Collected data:
---*---

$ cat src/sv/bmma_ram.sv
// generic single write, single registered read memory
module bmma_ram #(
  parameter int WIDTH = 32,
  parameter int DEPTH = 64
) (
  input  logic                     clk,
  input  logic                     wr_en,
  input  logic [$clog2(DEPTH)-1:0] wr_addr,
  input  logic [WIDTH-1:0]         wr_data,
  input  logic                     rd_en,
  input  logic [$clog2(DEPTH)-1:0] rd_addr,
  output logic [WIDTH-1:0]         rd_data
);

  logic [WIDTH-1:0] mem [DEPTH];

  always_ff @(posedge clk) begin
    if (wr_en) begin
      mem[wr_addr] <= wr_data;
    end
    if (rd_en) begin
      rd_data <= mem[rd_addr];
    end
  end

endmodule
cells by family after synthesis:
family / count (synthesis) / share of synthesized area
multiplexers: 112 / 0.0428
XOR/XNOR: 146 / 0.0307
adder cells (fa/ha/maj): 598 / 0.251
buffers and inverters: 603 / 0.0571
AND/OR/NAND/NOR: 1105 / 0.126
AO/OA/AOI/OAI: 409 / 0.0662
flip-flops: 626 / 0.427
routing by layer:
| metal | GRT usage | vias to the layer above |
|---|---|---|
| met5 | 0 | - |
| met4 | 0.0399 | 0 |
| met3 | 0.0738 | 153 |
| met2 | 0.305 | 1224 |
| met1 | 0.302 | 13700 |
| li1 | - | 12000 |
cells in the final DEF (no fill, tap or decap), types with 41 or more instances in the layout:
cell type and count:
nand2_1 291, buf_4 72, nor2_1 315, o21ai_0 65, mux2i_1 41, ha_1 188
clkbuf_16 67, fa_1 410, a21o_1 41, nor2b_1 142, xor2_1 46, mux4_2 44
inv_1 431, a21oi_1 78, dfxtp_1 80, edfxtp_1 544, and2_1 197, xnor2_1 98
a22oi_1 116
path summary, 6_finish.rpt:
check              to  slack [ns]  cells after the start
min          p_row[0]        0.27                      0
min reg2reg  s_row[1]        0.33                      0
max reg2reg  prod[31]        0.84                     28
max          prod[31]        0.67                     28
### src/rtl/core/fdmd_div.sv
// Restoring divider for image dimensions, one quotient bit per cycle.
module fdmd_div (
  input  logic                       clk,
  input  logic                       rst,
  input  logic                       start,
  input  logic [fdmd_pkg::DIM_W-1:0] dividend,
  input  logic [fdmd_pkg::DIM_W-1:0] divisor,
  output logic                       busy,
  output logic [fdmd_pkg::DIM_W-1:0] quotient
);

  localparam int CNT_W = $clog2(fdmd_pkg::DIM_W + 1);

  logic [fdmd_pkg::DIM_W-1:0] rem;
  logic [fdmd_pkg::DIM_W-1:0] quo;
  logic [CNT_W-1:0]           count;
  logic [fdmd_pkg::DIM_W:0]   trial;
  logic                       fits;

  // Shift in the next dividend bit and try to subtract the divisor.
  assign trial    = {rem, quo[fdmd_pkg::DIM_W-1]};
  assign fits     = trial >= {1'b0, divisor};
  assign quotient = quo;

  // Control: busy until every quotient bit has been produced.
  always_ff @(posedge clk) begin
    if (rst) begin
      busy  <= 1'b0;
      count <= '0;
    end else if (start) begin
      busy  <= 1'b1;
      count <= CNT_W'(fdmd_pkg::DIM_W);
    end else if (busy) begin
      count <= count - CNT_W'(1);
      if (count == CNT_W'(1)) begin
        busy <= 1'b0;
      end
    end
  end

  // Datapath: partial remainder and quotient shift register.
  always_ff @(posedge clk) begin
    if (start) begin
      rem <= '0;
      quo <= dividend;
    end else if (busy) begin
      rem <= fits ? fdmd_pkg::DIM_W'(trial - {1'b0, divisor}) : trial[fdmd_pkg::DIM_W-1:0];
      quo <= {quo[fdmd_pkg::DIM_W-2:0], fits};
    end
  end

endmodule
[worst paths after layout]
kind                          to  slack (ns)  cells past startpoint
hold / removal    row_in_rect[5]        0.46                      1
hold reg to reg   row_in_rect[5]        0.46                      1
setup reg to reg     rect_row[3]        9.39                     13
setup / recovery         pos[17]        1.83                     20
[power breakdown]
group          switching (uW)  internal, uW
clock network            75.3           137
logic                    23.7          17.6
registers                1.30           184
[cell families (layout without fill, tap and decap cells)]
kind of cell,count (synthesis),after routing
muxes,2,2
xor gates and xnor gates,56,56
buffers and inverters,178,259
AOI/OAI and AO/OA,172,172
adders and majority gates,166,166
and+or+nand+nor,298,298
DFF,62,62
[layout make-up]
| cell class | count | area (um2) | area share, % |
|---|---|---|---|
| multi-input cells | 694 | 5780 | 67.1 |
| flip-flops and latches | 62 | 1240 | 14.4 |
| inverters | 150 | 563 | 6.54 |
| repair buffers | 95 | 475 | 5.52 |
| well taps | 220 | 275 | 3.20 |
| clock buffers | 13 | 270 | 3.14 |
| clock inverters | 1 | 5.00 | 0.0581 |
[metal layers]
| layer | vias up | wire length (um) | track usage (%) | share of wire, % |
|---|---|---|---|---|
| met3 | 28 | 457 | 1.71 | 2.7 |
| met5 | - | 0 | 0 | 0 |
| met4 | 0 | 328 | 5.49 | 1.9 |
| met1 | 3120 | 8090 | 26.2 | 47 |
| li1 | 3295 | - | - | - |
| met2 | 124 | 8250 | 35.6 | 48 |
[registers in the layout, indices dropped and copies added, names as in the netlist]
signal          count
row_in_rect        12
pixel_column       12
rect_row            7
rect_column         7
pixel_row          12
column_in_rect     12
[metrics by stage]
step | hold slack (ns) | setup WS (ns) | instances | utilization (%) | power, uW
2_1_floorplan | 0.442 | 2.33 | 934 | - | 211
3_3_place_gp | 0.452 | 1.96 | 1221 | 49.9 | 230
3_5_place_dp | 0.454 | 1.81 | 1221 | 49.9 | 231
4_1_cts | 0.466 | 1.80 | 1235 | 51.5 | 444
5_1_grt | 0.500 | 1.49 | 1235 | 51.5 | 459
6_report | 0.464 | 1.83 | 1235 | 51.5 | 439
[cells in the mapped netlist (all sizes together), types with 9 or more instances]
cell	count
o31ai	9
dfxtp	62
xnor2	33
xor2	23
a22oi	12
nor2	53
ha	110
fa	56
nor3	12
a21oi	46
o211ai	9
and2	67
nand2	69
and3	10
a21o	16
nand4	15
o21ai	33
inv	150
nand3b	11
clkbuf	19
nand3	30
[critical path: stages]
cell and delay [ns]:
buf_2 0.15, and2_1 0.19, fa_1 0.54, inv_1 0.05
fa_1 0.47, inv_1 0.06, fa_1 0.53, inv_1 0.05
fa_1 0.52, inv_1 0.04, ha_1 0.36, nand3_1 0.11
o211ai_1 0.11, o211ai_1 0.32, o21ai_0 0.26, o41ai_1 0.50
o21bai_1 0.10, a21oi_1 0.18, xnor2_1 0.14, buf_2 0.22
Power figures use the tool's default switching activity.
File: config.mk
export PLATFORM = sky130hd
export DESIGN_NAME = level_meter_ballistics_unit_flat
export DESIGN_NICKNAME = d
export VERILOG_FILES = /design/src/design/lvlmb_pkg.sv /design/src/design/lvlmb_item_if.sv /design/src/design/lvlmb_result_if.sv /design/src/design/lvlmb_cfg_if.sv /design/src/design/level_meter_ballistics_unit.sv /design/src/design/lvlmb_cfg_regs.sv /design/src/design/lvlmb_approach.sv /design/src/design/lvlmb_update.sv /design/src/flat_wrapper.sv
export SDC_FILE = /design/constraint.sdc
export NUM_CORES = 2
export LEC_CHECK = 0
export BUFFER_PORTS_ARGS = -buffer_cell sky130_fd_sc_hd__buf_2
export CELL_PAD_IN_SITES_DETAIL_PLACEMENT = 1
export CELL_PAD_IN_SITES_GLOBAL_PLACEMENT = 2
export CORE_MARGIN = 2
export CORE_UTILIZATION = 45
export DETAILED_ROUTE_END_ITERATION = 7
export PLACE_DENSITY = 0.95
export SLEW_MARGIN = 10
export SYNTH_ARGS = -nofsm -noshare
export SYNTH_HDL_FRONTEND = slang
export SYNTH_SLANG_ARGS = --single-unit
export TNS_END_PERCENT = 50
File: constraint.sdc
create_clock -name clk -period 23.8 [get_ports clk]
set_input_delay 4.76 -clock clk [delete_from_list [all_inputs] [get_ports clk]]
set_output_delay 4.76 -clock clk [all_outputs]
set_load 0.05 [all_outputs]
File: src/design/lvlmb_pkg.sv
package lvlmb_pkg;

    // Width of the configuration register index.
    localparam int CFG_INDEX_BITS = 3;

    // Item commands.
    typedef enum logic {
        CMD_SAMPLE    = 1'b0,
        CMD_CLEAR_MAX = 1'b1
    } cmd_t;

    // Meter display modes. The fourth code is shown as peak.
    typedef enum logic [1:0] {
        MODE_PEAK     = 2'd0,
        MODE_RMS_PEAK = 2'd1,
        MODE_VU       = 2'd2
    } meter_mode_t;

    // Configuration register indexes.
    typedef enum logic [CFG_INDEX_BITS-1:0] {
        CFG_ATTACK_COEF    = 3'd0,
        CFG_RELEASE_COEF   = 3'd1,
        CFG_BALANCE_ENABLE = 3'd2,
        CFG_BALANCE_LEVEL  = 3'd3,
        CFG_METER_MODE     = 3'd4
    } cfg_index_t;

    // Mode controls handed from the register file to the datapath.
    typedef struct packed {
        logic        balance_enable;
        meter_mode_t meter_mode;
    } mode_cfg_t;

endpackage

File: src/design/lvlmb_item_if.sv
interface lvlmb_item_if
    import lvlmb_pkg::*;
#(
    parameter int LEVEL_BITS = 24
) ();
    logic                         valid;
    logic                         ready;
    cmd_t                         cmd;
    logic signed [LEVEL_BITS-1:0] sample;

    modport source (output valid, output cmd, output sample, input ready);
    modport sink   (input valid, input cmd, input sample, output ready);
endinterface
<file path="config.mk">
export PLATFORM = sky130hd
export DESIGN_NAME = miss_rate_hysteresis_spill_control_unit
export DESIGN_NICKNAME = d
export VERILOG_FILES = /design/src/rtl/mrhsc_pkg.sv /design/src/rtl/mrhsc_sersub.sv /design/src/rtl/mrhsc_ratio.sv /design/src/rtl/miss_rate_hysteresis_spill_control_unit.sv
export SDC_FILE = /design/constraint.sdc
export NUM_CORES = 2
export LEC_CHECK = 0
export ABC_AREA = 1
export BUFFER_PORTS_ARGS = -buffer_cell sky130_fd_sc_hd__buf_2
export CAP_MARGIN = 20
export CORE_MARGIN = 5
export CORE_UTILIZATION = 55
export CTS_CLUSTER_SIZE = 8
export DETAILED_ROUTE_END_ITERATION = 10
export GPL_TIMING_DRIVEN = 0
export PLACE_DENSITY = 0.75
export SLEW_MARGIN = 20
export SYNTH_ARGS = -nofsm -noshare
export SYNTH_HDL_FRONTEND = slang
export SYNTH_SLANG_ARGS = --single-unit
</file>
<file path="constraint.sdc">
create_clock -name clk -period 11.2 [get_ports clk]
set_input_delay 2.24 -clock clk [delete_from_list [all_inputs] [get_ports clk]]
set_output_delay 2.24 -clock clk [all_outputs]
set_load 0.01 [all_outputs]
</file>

---*---

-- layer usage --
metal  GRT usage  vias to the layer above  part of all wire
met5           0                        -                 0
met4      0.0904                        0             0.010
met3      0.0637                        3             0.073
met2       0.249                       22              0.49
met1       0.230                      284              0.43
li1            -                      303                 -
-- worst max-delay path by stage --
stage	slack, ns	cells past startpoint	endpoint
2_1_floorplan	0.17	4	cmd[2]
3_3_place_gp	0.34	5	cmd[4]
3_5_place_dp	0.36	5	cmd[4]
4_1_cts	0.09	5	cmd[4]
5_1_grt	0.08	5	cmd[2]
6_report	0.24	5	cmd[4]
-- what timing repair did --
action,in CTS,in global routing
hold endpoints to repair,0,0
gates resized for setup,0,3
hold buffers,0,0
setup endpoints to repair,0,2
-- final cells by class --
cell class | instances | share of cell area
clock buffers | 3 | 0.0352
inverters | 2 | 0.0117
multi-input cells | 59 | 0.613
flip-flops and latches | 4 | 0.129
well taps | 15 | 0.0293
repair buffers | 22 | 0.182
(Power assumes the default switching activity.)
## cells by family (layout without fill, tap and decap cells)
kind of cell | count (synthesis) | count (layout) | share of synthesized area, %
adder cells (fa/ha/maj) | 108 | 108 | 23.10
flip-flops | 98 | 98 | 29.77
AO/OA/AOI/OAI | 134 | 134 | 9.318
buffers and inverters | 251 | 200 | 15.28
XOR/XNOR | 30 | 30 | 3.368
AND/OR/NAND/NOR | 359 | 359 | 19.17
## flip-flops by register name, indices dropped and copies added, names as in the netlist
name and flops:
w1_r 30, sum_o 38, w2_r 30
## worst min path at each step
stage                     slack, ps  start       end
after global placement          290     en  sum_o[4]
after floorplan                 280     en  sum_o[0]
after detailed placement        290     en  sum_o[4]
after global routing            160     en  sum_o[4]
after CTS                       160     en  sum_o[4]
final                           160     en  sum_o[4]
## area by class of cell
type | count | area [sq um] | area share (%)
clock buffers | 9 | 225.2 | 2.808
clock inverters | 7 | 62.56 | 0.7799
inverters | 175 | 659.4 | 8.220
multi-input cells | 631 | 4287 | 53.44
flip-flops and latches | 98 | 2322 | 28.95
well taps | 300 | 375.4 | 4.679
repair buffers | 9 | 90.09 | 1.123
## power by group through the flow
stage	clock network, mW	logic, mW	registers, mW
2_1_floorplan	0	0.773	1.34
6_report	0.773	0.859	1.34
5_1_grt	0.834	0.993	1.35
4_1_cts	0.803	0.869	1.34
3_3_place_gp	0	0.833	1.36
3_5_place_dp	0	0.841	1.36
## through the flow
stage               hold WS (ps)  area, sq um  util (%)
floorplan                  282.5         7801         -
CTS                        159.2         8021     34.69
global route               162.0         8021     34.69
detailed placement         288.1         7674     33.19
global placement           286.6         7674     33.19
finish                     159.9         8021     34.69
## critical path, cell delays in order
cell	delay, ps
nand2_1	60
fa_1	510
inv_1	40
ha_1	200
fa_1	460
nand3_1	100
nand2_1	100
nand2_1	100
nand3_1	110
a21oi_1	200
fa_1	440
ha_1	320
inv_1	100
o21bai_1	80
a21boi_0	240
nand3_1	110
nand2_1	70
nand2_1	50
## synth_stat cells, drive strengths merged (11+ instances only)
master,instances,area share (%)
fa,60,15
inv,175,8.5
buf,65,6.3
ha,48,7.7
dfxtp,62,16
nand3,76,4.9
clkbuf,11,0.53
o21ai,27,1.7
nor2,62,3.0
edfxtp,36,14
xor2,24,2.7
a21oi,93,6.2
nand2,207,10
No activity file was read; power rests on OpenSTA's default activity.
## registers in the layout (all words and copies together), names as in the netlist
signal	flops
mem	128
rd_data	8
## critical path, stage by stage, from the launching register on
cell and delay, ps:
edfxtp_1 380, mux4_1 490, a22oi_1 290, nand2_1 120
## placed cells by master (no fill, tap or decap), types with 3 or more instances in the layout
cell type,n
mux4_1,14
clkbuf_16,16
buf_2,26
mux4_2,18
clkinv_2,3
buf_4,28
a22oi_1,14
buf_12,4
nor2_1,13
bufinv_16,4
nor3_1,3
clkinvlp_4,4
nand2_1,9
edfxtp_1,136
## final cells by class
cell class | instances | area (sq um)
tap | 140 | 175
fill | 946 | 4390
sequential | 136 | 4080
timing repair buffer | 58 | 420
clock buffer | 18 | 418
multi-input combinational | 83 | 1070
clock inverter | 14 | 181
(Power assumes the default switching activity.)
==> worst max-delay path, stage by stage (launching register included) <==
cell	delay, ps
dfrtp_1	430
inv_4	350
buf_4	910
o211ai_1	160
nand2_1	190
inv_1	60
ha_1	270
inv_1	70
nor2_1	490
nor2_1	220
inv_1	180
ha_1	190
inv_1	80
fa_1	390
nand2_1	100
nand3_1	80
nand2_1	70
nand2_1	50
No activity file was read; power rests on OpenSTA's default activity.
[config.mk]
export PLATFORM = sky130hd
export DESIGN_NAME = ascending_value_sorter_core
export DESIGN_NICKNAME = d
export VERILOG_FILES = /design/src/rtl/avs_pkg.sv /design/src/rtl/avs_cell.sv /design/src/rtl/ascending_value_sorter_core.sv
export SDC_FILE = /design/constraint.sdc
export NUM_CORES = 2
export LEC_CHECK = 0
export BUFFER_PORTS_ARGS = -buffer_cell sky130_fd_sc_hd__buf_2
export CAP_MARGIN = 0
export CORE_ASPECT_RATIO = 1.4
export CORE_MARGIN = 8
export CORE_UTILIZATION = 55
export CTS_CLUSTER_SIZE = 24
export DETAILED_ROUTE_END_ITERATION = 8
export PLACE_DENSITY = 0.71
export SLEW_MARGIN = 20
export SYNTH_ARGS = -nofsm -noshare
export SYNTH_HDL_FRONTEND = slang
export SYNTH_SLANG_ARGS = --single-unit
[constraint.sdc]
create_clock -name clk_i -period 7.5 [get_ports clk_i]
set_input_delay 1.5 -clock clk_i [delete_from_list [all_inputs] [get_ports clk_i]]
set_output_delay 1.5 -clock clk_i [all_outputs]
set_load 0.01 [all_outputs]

---*---

Problem details
Retype only the stretch of lines above starting at the one with "buffers and inverters | 251 | 200 | 15.28" and stopping at the one with "well taps | 300 | 375.4 | 4.679", exactly as written, with both kept.

Exercise result
buffers and inverters | 251 | 200 | 15.28
XOR/XNOR | 30 | 30 | 3.368
AND/OR/NAND/NOR | 359 | 359 | 19.17
## flip-flops by register name, indices dropped and copies added, names as in the netlist
name and flops:
w1_r 30, sum_o 38, w2_r 30
## worst min path at each step
stage                     slack, ps  start       end
after global placement          290     en  sum_o[4]
after floorplan                 280     en  sum_o[0]
after detailed placement        290     en  sum_o[4]
after global routing            160     en  sum_o[4]
after CTS                       160     en  sum_o[4]
final                           160     en  sum_o[4]
## area by class of cell
type | count | area [sq um] | area share (%)
clock buffers | 9 | 225.2 | 2.808
clock inverters | 7 | 62.56 | 0.7799
inverters | 175 | 659.4 | 8.220
multi-input cells | 631 | 4287 | 53.44
flip-flops and latches | 98 | 2322 | 28.95
well taps | 300 | 375.4 | 4.679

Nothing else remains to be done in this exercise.